SelfMAD addresses the generalization gap in Morphing Attack Detection by adopting a self-supervised framework that mimics common artifacts across both pixel and frequency domains. The method comprises four components—Image Augmenter, Pixel-Artifact Generator, Frequency-Artifact Generator, and a classifier—to learn robust decision boundaries without relying on actual morphs. In extensive cross-dataset evaluations, SelfMAD outperforms both unsupervised and discriminative MADs, reducing the EER by more than 64% versus the strongest unsupervised competitor and by more than 66% versus the best discriminative model in cross-morph settings. The approach demonstrates strong generalization, with ablation and Grad-CAM analyses clarifying the contributions of artifact types and the model’s attention regions, while noting some limitations with StyleGAN2 morphs and outlining future enhancements. The work provides a publicly available implementation to accelerate research and deployment in robust MAD systems.

Abstract

With the continuous advancement of generative models, face morphing attacks have become a significant challenge for existing face verification systems due to their potential use in identity fraud and other malicious activities. Contemporary Morphing Attack Detection (MAD) approaches frequently rely on supervised, discriminative models trained on examples of bona fide and morphed images.

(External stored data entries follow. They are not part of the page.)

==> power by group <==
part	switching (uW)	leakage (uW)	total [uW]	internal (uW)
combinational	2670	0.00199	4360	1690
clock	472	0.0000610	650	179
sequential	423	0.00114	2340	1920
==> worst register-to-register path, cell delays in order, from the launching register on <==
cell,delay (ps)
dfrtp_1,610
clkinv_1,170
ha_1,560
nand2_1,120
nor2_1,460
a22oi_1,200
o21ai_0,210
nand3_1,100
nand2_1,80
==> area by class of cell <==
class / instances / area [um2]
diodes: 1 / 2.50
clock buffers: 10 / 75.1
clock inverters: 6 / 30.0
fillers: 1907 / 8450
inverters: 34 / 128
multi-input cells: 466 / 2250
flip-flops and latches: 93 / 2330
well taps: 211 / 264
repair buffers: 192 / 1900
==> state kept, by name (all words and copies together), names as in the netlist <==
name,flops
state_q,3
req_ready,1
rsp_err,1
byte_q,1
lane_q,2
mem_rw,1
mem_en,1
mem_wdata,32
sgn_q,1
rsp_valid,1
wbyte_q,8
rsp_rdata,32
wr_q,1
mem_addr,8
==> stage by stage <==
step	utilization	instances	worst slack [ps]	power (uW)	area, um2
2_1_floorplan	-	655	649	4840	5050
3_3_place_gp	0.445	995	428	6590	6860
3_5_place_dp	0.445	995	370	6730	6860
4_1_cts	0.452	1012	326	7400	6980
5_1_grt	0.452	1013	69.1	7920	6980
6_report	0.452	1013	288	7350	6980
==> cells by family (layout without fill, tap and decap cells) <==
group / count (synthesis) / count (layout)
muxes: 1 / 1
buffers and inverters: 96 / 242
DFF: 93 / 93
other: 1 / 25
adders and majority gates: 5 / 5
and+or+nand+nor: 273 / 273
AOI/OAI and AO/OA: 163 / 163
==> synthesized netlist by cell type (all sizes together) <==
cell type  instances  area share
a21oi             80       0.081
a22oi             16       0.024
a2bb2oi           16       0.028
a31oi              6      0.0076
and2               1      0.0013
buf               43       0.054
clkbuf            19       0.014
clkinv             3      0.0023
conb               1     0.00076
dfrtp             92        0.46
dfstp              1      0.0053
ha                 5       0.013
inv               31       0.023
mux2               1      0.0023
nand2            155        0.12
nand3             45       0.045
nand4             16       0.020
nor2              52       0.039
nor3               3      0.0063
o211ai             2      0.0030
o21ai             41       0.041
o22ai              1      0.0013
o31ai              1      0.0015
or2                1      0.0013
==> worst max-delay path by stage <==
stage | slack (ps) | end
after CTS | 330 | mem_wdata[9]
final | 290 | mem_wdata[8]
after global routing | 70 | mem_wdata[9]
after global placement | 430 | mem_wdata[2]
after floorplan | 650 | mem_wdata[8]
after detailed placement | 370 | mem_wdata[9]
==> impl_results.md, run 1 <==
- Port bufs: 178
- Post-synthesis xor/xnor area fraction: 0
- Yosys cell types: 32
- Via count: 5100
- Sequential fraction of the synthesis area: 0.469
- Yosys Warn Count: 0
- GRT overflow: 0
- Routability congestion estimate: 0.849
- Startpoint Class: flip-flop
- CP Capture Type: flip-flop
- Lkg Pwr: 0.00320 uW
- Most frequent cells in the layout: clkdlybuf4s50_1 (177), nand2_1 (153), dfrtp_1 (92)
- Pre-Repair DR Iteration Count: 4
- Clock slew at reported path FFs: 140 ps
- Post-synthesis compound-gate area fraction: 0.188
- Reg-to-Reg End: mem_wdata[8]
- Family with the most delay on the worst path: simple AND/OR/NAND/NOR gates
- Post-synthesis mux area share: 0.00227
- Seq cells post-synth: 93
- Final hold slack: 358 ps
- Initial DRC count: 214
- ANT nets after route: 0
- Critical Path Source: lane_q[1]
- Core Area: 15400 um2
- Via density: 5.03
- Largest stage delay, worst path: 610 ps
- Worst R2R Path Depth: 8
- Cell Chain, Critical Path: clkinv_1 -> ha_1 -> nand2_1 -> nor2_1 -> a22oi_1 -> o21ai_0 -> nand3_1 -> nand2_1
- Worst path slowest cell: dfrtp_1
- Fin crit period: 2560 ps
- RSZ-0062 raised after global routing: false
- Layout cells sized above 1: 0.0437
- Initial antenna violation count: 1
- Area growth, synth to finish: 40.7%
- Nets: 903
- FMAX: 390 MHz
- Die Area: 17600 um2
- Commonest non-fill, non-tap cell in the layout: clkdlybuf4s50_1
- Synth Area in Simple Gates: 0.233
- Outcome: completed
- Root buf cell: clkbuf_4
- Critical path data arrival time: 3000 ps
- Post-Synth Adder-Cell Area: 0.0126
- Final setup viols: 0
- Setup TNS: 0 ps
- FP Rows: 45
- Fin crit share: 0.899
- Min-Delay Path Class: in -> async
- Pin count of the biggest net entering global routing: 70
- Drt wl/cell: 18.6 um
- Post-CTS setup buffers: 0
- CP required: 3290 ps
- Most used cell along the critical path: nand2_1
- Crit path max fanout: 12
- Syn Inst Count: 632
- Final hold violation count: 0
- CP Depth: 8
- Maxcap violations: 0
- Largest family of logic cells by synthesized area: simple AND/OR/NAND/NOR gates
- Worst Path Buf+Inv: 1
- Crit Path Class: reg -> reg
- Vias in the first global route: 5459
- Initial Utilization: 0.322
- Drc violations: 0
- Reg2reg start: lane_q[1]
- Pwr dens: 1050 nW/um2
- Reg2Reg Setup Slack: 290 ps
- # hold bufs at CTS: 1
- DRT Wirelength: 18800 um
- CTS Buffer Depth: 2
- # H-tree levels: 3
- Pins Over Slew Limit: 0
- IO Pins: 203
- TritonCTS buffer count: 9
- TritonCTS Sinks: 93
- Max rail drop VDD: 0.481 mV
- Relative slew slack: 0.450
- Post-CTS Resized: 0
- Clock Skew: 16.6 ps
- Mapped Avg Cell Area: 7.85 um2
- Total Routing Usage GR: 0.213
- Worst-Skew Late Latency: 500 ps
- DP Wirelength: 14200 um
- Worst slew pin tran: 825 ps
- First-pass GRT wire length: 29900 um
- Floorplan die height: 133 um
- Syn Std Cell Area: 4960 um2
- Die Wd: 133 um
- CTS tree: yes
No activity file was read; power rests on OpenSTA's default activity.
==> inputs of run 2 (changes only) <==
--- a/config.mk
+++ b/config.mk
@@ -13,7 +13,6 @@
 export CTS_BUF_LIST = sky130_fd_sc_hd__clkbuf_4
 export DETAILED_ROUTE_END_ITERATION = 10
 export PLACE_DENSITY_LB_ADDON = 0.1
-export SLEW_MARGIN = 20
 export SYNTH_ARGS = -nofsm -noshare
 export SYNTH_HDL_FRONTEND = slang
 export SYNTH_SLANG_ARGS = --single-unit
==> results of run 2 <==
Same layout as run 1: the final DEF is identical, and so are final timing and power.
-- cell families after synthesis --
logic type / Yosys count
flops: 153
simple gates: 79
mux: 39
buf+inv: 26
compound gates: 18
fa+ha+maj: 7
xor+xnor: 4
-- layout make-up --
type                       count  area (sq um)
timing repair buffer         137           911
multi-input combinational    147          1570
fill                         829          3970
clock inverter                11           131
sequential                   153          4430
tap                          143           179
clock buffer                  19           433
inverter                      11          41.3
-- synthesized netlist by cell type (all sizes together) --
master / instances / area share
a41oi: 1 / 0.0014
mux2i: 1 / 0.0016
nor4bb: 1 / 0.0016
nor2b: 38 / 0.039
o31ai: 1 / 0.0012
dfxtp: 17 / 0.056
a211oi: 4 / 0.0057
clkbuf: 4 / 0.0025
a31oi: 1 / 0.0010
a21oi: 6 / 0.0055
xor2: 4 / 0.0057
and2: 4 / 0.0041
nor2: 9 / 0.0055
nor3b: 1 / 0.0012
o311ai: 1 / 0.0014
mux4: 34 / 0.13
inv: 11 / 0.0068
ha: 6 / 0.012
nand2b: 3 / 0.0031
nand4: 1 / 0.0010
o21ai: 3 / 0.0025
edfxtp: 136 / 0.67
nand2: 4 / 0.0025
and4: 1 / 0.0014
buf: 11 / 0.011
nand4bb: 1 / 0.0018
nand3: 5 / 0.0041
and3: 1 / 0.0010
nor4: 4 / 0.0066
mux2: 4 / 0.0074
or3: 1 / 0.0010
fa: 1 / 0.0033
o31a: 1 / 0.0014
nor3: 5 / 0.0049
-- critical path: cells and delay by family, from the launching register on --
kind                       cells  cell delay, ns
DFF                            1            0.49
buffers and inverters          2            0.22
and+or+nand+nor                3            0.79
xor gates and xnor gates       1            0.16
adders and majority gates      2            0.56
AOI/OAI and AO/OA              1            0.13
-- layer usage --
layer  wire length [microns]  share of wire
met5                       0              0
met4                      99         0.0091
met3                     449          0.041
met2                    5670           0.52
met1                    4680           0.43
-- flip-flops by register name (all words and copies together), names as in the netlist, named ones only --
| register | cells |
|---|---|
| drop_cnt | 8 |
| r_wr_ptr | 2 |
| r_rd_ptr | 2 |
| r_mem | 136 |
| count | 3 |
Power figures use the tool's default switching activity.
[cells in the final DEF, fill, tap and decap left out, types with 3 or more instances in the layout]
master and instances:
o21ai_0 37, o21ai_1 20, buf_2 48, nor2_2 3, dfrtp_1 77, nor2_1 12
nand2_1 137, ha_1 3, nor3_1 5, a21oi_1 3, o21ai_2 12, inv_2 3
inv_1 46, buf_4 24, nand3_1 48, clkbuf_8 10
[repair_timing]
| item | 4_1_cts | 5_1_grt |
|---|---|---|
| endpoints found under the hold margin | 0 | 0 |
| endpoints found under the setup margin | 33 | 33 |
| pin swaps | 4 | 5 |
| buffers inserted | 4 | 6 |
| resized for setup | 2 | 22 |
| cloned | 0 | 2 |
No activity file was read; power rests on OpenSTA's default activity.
==> src/rtl/pc_pkg.sv <==
// pc_pkg: shared types and constants for the program-counter sequencer.
//   pc_state_e       : sequencer FSM states (BOOT, RUN, HALT)
//   PC_W             : PC / instruction / counter width
//   PC_STEP          : sequential fetch increment
//   PC_RESET_DEFAULT : default program entry point
//   PC_HALT_INS      : default halting instruction (ecall)
//   COUNT_MAX        : saturation value of the fetch counter
//   word_align()     : clears the byte-offset bits of an address
package pc_pkg;

   localparam int unsigned PC_W = 32;

   localparam logic [PC_W-1:0] PC_STEP          = PC_W'(4);
   localparam logic [PC_W-1:0] PC_RESET_DEFAULT = 32'h0000_0028;
   localparam logic [PC_W-1:0] PC_HALT_INS      = 32'h0000_0073;
   localparam logic [PC_W-1:0] COUNT_MAX        = '1;

   typedef enum logic [1:0] {
      ST_BOOT = 2'd0,
      ST_RUN  = 2'd1,
      ST_HALT = 2'd2
   } pc_state_e;

   // Force an address onto a 4-byte instruction boundary.
   function automatic logic [PC_W-1:0] word_align(input logic [PC_W-1:0] addr);
      return {addr[PC_W-1:2], 2'b00};
   endfunction

endpackage

==> src/rtl/pc_sequencer_if.sv <==
// pc_sequencer_if: fetch-side bundle between the PC sequencer and its environment.
//   stall, redirect, target, ins          : environment -> sequencer
//   PCin, fetch_valid, halted, misaligned,
//   fetch_count                           : sequencer -> environment
// master = environment (yIF / branch unit / harness), slave = sequencer.
interface pc_sequencer_if;
   import pc_pkg::*;

   logic            stall;
   logic            redirect;
   logic [PC_W-1:0] target;
   logic [PC_W-1:0] ins;
   logic [PC_W-1:0] PCin;
   logic            fetch_valid;
   logic            halted;
   logic            misaligned;
   logic [PC_W-1:0] fetch_count;

   modport master (
      output stall, redirect, target, ins,
      input  PCin, fetch_valid, halted, misaligned, fetch_count
   );

   modport slave (
      input  stall, redirect, target, ins,
      output PCin, fetch_valid, halted, misaligned, fetch_count
   );

endinterface

==> src/rtl/pc_next_mux.sv <==
// pc_next_mux: combinational next-PC select.
//   state     : current sequencer state
//   pc        : current PC
//   stall     : hold request from downstream
//   redirect  : take target as the next PC
//   halt_hit  : accepted fetch is the halting instruction
//   target    : redirect address (byte offset bits discarded)
//   pc_next_c : selected next PC
module pc_next_mux
   import pc_pkg::*;
(
   input  pc_state_e       state,
   input  logic [PC_W-1:0] pc,
   input  logic            stall,
   input  logic            redirect,
   input  logic            halt_hit,
   input  logic [PC_W-1:0] target,
   output logic [PC_W-1:0] pc_next_c
);

   // Priority: not running > redirect > stall/halt hold > sequential step.
   // A halting fetch holds so PCin stays frozen on the halt instruction.
   always_comb begin
      pc_next_c = pc;
      if (state != ST_RUN) begin
         pc_next_c = pc;
      end else if (redirect) begin
         pc_next_c = word_align(target);
      end else if (stall || halt_hit) begin
         pc_next_c = pc;
      end else begin
         pc_next_c = pc + PC_STEP;
      end
   end

endmodule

These models typically perform well with morphs generated with techniques seen during training, but often lead to sub-optimal performance when subjected to novel unseen morphing techniques. While unsupervised models have been shown to perform better in terms of generalizability, they typically result in higher error rates, as they struggle to effectively capture features of subtle artifacts. To address these shortcomings, we present SelfMAD, a novel self-supervised approach that simulates general morphing attack artifacts, allowing classifiers to learn generic and robust decision boundaries without overfitting to the specific artifacts induced by particular face morphing methods. Through extensive experiments on widely used datasets, we demonstrate that SelfMAD significantly outperforms current state-of-the-art MADs, reducing the detection error by more than 64% in terms of EER when compared to the strongest unsupervised competitor, and by more than 66%, when compared to the best performing discriminative MAD model, tested in cross-morph settings. The source code for SelfMAD is available at https://github.com/LeonTodorov/SelfMAD.

Paper Structure

This paper contains 10 sections, 7 equations, 4 figures, 3 tables, 1 algorithm.

Figures (4)

  • Figure 1: We propose SelfMAD, a Self-supervised Morphing Attack Detection method, that learns to detect morphed faces by replicating common artifacts of various widely used morphing techniques. Pixel space manipulations simulate artifacts typical for image-level morphing techniques, while frequency space manipulations reproduce the fingerprints of latent-space morphing techniques. Self-MAD is robust and generalizes effectively, without overfitting to specific face morphing attack examples.
  • Figure 2: Overview of Self-MAD, a self-supervised morphing attack detection method that learns to detect morphed faces using a set of bona fide images and simulated morphing attacks. The model consists of four key components: i) pixel augmenter, to simulate subtle visual variations in real-world images; ii) pixel artifact generator that mimics artifacts typical for image-level morphing methods; iii) frequency artifact generator which reproduces frequency fingerprints associated with advanced, latent-level morphing techniques; and iv) classifier differentiate between genuine and manipulated samples.
  • Figure 3: Selected samples from FRLL-Morphs Sarkar2020_morphed_data, representing bona fide (BF) images (left) and morphing attacks genertated with different morphing methods, i.e. AMSL, FaceMorpher (FM), OpenCV (OCV), StyleGAN2 (SG), and Webmorph (WM). Note typical ghosting artifacts of landmark-based morphing attacks and irregulatiries generated with StyleGAN2.
  • Figure 4: GradCAM visualizations of SelfMAD, generated with HRNet-W18 as backbone. Heatmaps highlight eyes, nostrils, lip borders and hair, as areas where morphing pixel irregularities are most prominent. Note that StyleGAN2 images are also prone to asymmetries and blurry edges in these regions.